**Requirement:** Report every line of the entries that contains the word "chain".

##### Task data #####

## config.mk

```make
export PLATFORM = sky130hd
export DESIGN_NAME = wb_conbus_rr
export DESIGN_NICKNAME = d
export VERILOG_FILES = /design/src/rtl/wb_conbus_rr.sv
export SDC_FILE = /design/constraint.sdc
export NUM_CORES = 1
export LEC_CHECK = 0
export ABC_AREA = 0
export BUFFER_PORTS_ARGS = -buffer_cell sky130_fd_sc_hd__buf_2
export CELL_PAD_IN_SITES_DETAIL_PLACEMENT = 0
export CELL_PAD_IN_SITES_GLOBAL_PLACEMENT = 1
export CORE_AREA = 2 2 199 201
export CTS_CLUSTER_SIZE = 24
export DETAILED_ROUTE_END_ITERATION = 16
export DIE_AREA = 0 0 201 203
export PLACE_DENSITY = 0.54
export RECOVER_POWER = 25
export SLEW_MARGIN = 20
export SYNTH_ARGS = -nofsm -noshare
export SYNTH_HDL_FRONTEND = slang
export SYNTH_SLANG_ARGS = --single-unit
```

## constraint.sdc

```tcl
create_clock -name sys_clk -period 2.3 [get_ports sys_clk]
set_input_delay 0.23 -clock sys_clk [delete_from_list [all_inputs] [get_ports sys_clk]]
set_output_delay 0.23 -clock sys_clk [all_outputs]
set_load 0.03 [all_outputs]
```

## src/rtl/wb_conbus_rr.sv

```systemverilog
// Wishbone shared bus, NM masters to NS slaves: registered round-robin grant held for the whole cyc,
// top-address-bit decode, ack/err/data routed from the selected slave only, unmapped and watchdog errors.
module wb_conbus_rr #(
  parameter int                  NM       = 2,
  parameter int                  NS       = 7,
  parameter int                  AW       = 32,
  parameter int                  DW       = 32,
  parameter int                  DEC_W    = 3,
  parameter logic [NS*DEC_W-1:0] SLV_ADDR = 21'h1AC688,
  parameter int                  TIMEOUT  = 255
) (
  input  logic                 sys_clk,
  input  logic                 sys_rst_n,
  input  logic [NM*DW-1:0]     m_dat_i,
  output logic [DW-1:0]        m_dat_o,
  input  logic [NM*AW-1:0]     m_adr_i,
  input  logic [NM*3-1:0]      m_cti_i,
  input  logic [NM*(DW/8)-1:0] m_sel_i,
  input  logic [NM-1:0]        m_we_i,
  input  logic [NM-1:0]        m_cyc_i,
  input  logic [NM-1:0]        m_stb_i,
  output logic [NM-1:0]        m_ack_o,
  output logic [NM-1:0]        m_err_o,
  output logic [DW-1:0]        s_dat_o,
  output logic [AW-1:0]        s_adr_o,
  output logic [2:0]           s_cti_o,
  output logic [DW/8-1:0]      s_sel_o,
  output logic                 s_we_o,
  output logic [NS-1:0]        s_cyc_o,
  output logic [NS-1:0]        s_stb_o,
  input  logic [NS*DW-1:0]     s_dat_i,
  input  logic [NS-1:0]        s_ack_i,
  input  logic [NS-1:0]        s_err_i,
  output logic [NM-1:0]        gnt_o
);

  localparam int SW = DW / 8;
  localparam int LW = (NM > 1) ? $clog2(NM) : 1;
  localparam int CW = (TIMEOUT > 1) ? $clog2(TIMEOUT) : 1;
  localparam logic [CW-1:0] TO_LAST = CW'((TIMEOUT > 0) ? TIMEOUT - 1 : 0);

  typedef enum logic [0:0] {IDLE, OWNED} state_e;

  state_e        state_q, state_d;
  logic [NM-1:0] gnt_q, gnt_d;
  logic [LW-1:0] last_q, last_d;
  logic [CW-1:0] cnt_q, cnt_d;
  logic          err_q, err_d;

  logic [AW-1:0] own_adr;
  logic [DW-1:0] own_dat;
  logic [2:0]    own_cti;
  logic [SW-1:0] own_sel;
  logic          own_we, own_cyc, own_stb;
  logic [NS-1:0] slv_sel;
  logic          mapped, ack_hit, err_hit, gnt_chg, to_fire, unm_fire;

  // Search starts just after the last owner and wraps round to it.
  function automatic logic [NM-1:0] rr_pick(input logic [NM-1:0] req, input logic [LW-1:0] last);
    logic [NM-1:0] pick;
    logic          found;
    pick  = '0;
    found = 1'b0;
    for (int i = 0; i < NM; i++) begin
      if (!found && req[i] && i > int'(last)) begin
        pick[i] = 1'b1;
        found   = 1'b1;
      end
    end
    for (int i = 0; i < NM; i++) begin
      if (!found && req[i] && i <= int'(last)) begin
        pick[i] = 1'b1;
        found   = 1'b1;
      end
    end
    return pick;
  endfunction

  always_ff @(posedge sys_clk or negedge sys_rst_n) begin
    if (!sys_rst_n) begin
      state_q <= IDLE;
      gnt_q   <= '0;
      last_q  <= LW'(NM - 1);
      cnt_q   <= '0;
      err_q   <= 1'b0;
    end else begin
      state_q <= state_d;
      gnt_q   <= gnt_d;
      last_q  <= last_d;
      cnt_q   <= cnt_d;
      err_q   <= err_d;
    end
  end

  always_comb begin
    state_d = state_q;
    gnt_d   = gnt_q;
    case (state_q)
      IDLE: begin
        if (|m_cyc_i) begin
          gnt_d   = rr_pick(m_cyc_i, last_q);
          state_d = OWNED;
        end
      end
      OWNED: begin
        // Owner released: hand over on this same edge if anyone else is waiting.
        if (!own_cyc) begin
          gnt_d   = rr_pick(m_cyc_i & ~gnt_q, last_q);
          state_d = (|(m_cyc_i & ~gnt_q)) ? OWNED : IDLE;
        end
      end
      default: begin
        state_d = IDLE;
        gnt_d   = '0;
      end
    endcase
    last_d = last_q;
    for (int k = 0; k < NM; k++) begin
      if (gnt_d[k]) last_d = LW'(k);
    end
  end

  always_comb begin
    own_adr = '0;
    own_dat = '0;
    own_cti = '0;
    own_sel = '0;
    own_we  = 1'b0;
    for (int k = 0; k < NM; k++) begin
      if (gnt_q[k]) begin
        own_adr = own_adr | m_adr_i[k*AW +: AW];
        own_dat = own_dat | m_dat_i[k*DW +: DW];
        own_cti = own_cti | m_cti_i[k*3 +: 3];
        own_sel = own_sel | m_sel_i[k*SW +: SW];
        own_we  = own_we  | m_we_i[k];
      end
    end
  end

  assign own_cyc = |(gnt_q & m_cyc_i);
  assign own_stb = |(gnt_q & m_stb_i);

  always_comb begin
    slv_sel = '0;
    mapped  = 1'b0;
    for (int i = 0; i < NS; i++) begin
      if (!mapped && (|gnt_q) && own_adr[AW-1 -: DEC_W] == SLV_ADDR[i*DEC_W +: DEC_W]) begin
        slv_sel[i] = 1'b1;
        mapped     = 1'b1;
      end
    end
  end

  assign ack_hit = own_stb & (|(s_ack_i & slv_sel));
  assign err_hit = own_stb & (|(s_err_i & slv_sel));
  assign gnt_chg = (gnt_d != gnt_q);
  assign unm_fire = own_stb & ~mapped & ~err_q;

  // Internal error goes to the current owner only; a grant change drops it.
  always_comb begin
    cnt_d   = '0;
    to_fire = 1'b0;
    if (TIMEOUT > 0 && own_stb && mapped && !ack_hit && !err_hit && !err_q && !gnt_chg) begin
      if (cnt_q == TO_LAST) to_fire = 1'b1;
      else                  cnt_d   = cnt_q + CW'(1);
    end
    err_d = (unm_fire | to_fire) & ~gnt_chg;
  end

  always_comb begin
    m_dat_o = '0;
    for (int i = 0; i < NS; i++) begin
      if (slv_sel[i]) m_dat_o = m_dat_o | s_dat_i[i*DW +: DW];
    end
  end

  assign m_ack_o = gnt_q & {NM{ack_hit}};
  assign m_err_o = gnt_q & {NM{err_hit | err_q}};
  assign s_dat_o = own_dat;
  assign s_adr_o = own_adr;
  assign s_cti_o = own_cti;
  assign s_sel_o = own_sel;
  assign s_we_o  = own_we;
  assign s_cyc_o = {NS{own_cyc}} & slv_sel;
  assign s_stb_o = {NS{own_stb}} & slv_sel;
  assign gnt_o   = gnt_q;

endmodule

```

== Word level (Yosys, flattened, before mapping) ==
Cells that the tools add are included.
Storage, ports and cells
  input port bits: 388
  flip-flop bits (word level): 13
  logic and storage cells: 156
  output and inout bits: 124
Operators by class
  reduce and logical (&&, ||, !) cells: 49
  equal/unequal tests: 8
  $lt $le $gt $ge: 2
  bitwise operators: 32
  multiplexer cells: 59
  $add $sub $neg: 1
Operators with widths (count)
  $mux 32: 11
  $or 32x32->32: 8
  $mux 1: 38
  $and 7x7->7: 4
  $logic_and 1x1->1: 26
  $mux 8: 2
  $logic_not 1->1: 14
  $reduce_or 7->1: 2
  $and 2x2->2: 5
  $reduce_or 2->1: 5
  $eq 3x3->1 const B: 3
  $add 8x1->8 const B: 1
  $eq 8x8->1 const B: 1
  $mux 4: 2
  $eq 3x2->1 const B: 2
  $mux 3: 2
  $and 1x1->1: 5
  $mux 2: 2
  $not 1->1: 4
  $or 4x4->4: 1
  $pmux 2 s2: 1
  $eq 3x1->1 const B: 1
  $logic_not 3->1: 1
  $or 1x1->1: 3
  other kinds (7): 7

== Logic depth before layout (Yosys ltp) ==
  depth in word-level cells: 41
  gate-level depth with buffers: 11
  mapped depth without buffers: 7

== Worst setup path after synthesis ==
Ideal clock, no wire load.
  path kind: reg-to-output
  start point: register gnt_q[0], in the netlist gnt_o[0]
  end point: output m_ack_o[0]
  path slack: -0.511 ns
  cell stages (with the launch flop): 8
  data arrival time: 2.581 ns
  data required time: 2.070 ns
  path buffers: 3
  path through: dfrtp_1 -> buf_4 -> a22oi_4 -> inv_2 -> buf_6 -> buf_6 -> o21a_1 -> nor4b_1
Between the ends
  longest elaborated chain between the ends: 34
  elaborated cells on any way between the ends: 48
  classes of those cells: 6 x eq/ne; 14 x mux; 5 x bitwise; 23 x reduce/logical
Ends and longest elaborated chain
  start, declared: RTL line 45  | logic [NM-1:0] gnt_q, gnt_d;
  start signal, assigned: RTL line 88  | gnt_q <= gnt_d;
  $mux 32: RTL line 130  | if (gnt_q[k]) begin
  $or 32x32->32: RTL line 131  | own_adr = own_adr | m_adr_i[k*AW +: AW];
  $mux 32: RTL line 130
  $logic_not 3->1: RTL line 147  | if (!mapped && (|gnt_q) && own_adr[AW-1 -: DEC_W] == SLV_ADDR[i*DEC_W +: DEC_W]) begin
  $logic_and 1x1->1: RTL line 147
  $mux 1: RTL line 147
  $logic_not 1->1: RTL line 147
  $logic_and 1x1->1 (2 in series): RTL line 147
  [16 not listed]
  $mux 1: RTL line 147
  $logic_not 1->1: RTL line 147
  $logic_and 1x1->1 (2 in series): RTL line 147
  $mux 1: RTL line 147
  $and 7x7->7: RTL line 154  | assign ack_hit = own_stb & (|(s_ack_i & slv_sel));
  $reduce_or 7->1: RTL line 154
  $and 1x1->1: RTL line 154
  $and 2x2->2 (*): RTL line 177  | assign m_ack_o = gnt_q & {NM{ack_hit}};
  end, declared: RTL line 22  | output logic [NM-1:0] m_ack_o,
Mark *: on every way between the ends. The rest lies on a longest branch, timed or not.

== Final worst setup path ==
  start point: register gnt_q[1], in the netlist gnt_o[1]
  end point: output m_dat_o[2]
Between the ends
  longest elaborated chain between the ends: 29
  elaborated cells on any way between the ends: 53
  classes of those cells: 6 x eq/ne; 20 x mux; 6 x bitwise; 21 x reduce/logical
Ends and longest elaborated chain
  $mux 32: RTL line 130
  $logic_not 3->1: RTL line 147
  $logic_and 1x1->1: RTL line 147
  $mux 1: RTL line 147
  $logic_not 1->1: RTL line 147
  $logic_and 1x1->1 (2 in series): RTL line 147
  $mux 1: RTL line 147
  $logic_not 1->1: RTL line 147
  [10 not listed]
  $mux 1: RTL line 147
  $logic_not 1->1: RTL line 147
  $logic_and 1x1->1 (2 in series): RTL line 147
  $mux 1: RTL line 147
  $logic_not 1->1: RTL line 147
  $logic_and 1x1->1 (2 in series): RTL line 147
  $mux 1: RTL line 147
  $mux 32 (*): RTL line 173  | if (slv_sel[i]) m_dat_o = m_dat_o | s_dat_i[i*DW +: DW];
  end, declared: RTL line 15  | output logic [DW-1:0] m_dat_o,
Marks and branches as above.

==> impl_results.md <==
* Outcome: finished with violations
* Failing checks: setup timing
* Switching power at 3340 uW
* Leakage at around 0.0042 uW
* Area leader, netlist: a21oi_1
* Starting Density at 9.34%
* Finish-stage setup viols at 21
* Area of the multi-input gates at roughly 3500 um2
* IR Drop Worst-Case VDD at roughly 0.00023 V
* RSZ-0062 raised after global routing: true
* Commonest non-fill, non-tap cell in the layout: buf_2
* Vias per cell at 4.13
* Final period utilization at 102%
* Largest net degree at the start of global routing at 73
* Syn_area_per_cell at between 6 and 7 um2
* First-pass DRT Iterations at 5
* Fin. max-slew vios at 0
* Ys Warns at 0
* Minimum clock period at 2350 ps
* Commonest cells after routing, fill and taps aside: buf_2, nand2_1, a21oi_1
* Core ar. at 38500 um2
* Element type at the critical path end: output port
* Fin worst setup slack at -50.6 ps
* Post-synthesis sequential area ratio at approximately 9.1%
* Placed Cells at ~1600
* H-tree levels at 1
* CTS Buf Count at 3
* Net count, final at ~1500
* CTS Sinks at 13
* First-pass GRT wire length at 40.8 mm
* Clock root buffer: clkbuf_16
* Overall Power at between 5000 and 6000 uW
* Comb power frac at between 80 and 90%
* Slew @ Worst Pin at 934 ps
* Final design utilization at about a fifth
* Filler cell count at 4379
* Chip width at ~200 um
* Chip Height at slightly above 200 um
* Cell area after layout at around 8100 um2
* Mapped Cells at approximately 590
* Share of layout cells above drive strength 1 at 62.7%
* Post-synth cell types at 51
* Register bit total from synthesis at 13
* Startpoint Class: flop
* # IOs at between 500 and 600
* Placement Cell Area at slightly below 7000 um2
* Req. time, crit path at slightly above 2000 ps
* CTS clk-pin slew, worst paths at 50 ps
* Internal cell power at 2650 uW
* Routed vias at roughly 6700
* Sum of negative setup slack at -433 ps
* Syn_nets at 978
* Crit path kind: reg -> out
* Total global routing overflow at 0
* CTS tree: built
* Layout area overhead at 127%
* Drt initial violations at around 370
* Gpl congestion at 0.842
* DP HPWL at approximately 22 mm
* Die footprint at around 40000 um2
* Max Clk Rate at approximately 430 MHz
* Aggregate routed wire length at about 30 mm
* Clock skew at between 2 and 2.5 ps
* Row Count at 72
* Sequential power share at roughly 4.8%
* CP Max Fanout at 17
* Arr. time, crit path at 2120 ps
* PortBufs at 511
* DRC viols at 0
* Switching Share at a little under three fifths
* Max cap viols at 0
* Final Hold Fails at 0
* Worst hold path type: in -> reg
* Slew HR at between 30% and 40%
* Top cells by area, synth: a21oi_1, a22o_1, nand2_1
* Initial antenna violation count at 5
* WL/cell at approximately 18 um
* Worst-Skew Late Latency at roughly 240 ps
* Antenna viol nets, final at 0
* CTS Buffer Depth at 2
* Finished Layout Cells at ~1600
* Clock power share at 5.5%
* Overall Global Routing Usage at 13.0%
* Sequential cell area at roughly 330 um2
* Pwr Density at roughly 730 nW/um2
* Vias in the first global route at approximately 6800
* Synth top area share at about a fifth
* Syn Std Cell Area at 3590 um2
==> cells by family after synthesis <==
| kind of cell | count (synthesis) | synth area share, % |
|---|---|---|
| buffers and inverters | 68 | 8.82 |
| AOI/OAI and AO/OA | 302 | 56.8 |
| and+or+nand+nor | 197 | 23.2 |
| xor gates and xnor gates | 6 | 1.46 |
| DFF | 13 | 9.09 |
| adders and majority gates | 2 | 0.697 |
==> metrics by stage <==
step,hold WS [ps],setup slack (ps)
finish,369,-50.6
global route,384,-153
CTS,346,-44.1
detailed placement,140,32.6
global placement,145,18.7
floorplan,-65.6,-113
==> flip-flops by register name (all words and copies together), names as in the netlist <==
register / flops
last_q: 1
err_q: 1
gnt_o: 2
cnt_q: 8
state_q: 1
==> per-layer routing <==
layer  GRT usage [%]  part of all wire (%)  vias up
met2            24.5                    52      302
met1            15.2                    40     3149
met4            3.25                   2.3        8
met3            1.97                   6.1       42
li1                -                     -     3203
met5               0                  0.15        -
==> path summary, 6_finish.rpt <==
check	startpoint	endpoint	slack (ps)	depth (start not counted)
max	gnt_o[1]	m_dat_o[2]	-50	10
min	m_cyc_i[0]	state_q	370	2
max reg2reg	gnt_o[1]	err_q	80	10
min reg2reg	last_q	last_q	500	2
max in group asynchronous	sys_rst_n	gnt_o[0]	1240	2
min in group asynchronous	sys_rst_n	cnt_q[2]	560	2
==> cell usage after synthesis (all sizes together) <==
master   count
a2111oi      1
a211oi       2
a21o        32
a21oi      140
a22o        73
a22oi        6
a311o        1
a31o         2
a31oi        1
and2         2
and3         2
buf         35
clkbuf      24
dfrtp       12
dfstp        1
ha           2
inv          9
nand2      142
nand3        7
nor2        18
nor2b        2
nor3        18
nor3b        1
nor4         1
nor4b        1
o21a         1
o21ai        4
o21bai       1
o221ai       2
o22ai       33
o2bb2ai      1
o31a         1
o31ai        1
or2          3
xnor2        1
xor2         5
==> critical path, stage by stage (launching register included) <==
cell and delay [ps]:
dfrtp_2 440, buf_6 140, a22oi_4 190, buf_6 150
nor2_4 40, buf_4 130, buf_12 150, a21oi_1 190
o22ai_1 120, a21o_1 160, buf_4 160
==> what timing repair did <==
| item | CTS | global route |
|---|---|---|
| endpoints found under the hold margin | 12 | 0 |
| gates cloned | 5 | 6 |
| pin swaps | 14 | 19 |
| setup buffers | 13 | 6 |
| endpoints found under the setup margin | 36 | 44 |
| hold buffers | 1 | 0 |
| resized for setup | 80 | 97 |
==> layout make-up <==
class | instances | area share (%)
flip-flops and latches | 13 | 4.04
inverters | 9 | 0.568
repair buffers | 571 | 43.9
well taps | 518 | 7.95
clock buffers | 4 | 0.967
diodes | 1 | 0.0307
multi-input cells | 507 | 42.5
==> power groups by stage <==
stage | logic, uW | clock network [uW] | registers, uW
after floorplan | 2830 | 0 | 293
after global placement | 4410 | 0 | 291
after detailed placement | 4410 | 0 | 292
after CTS | 4970 | 332 | 285
after global routing | 5720 | 345 | 289
final | 5370 | 328 | 286
Note: power is estimated with default switching activity, not from simulation.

#####

**Solution to the problem:**
  longest elaborated chain between the ends: 34
Ends and longest elaborated chain
  longest elaborated chain between the ends: 29
Ends and longest elaborated chain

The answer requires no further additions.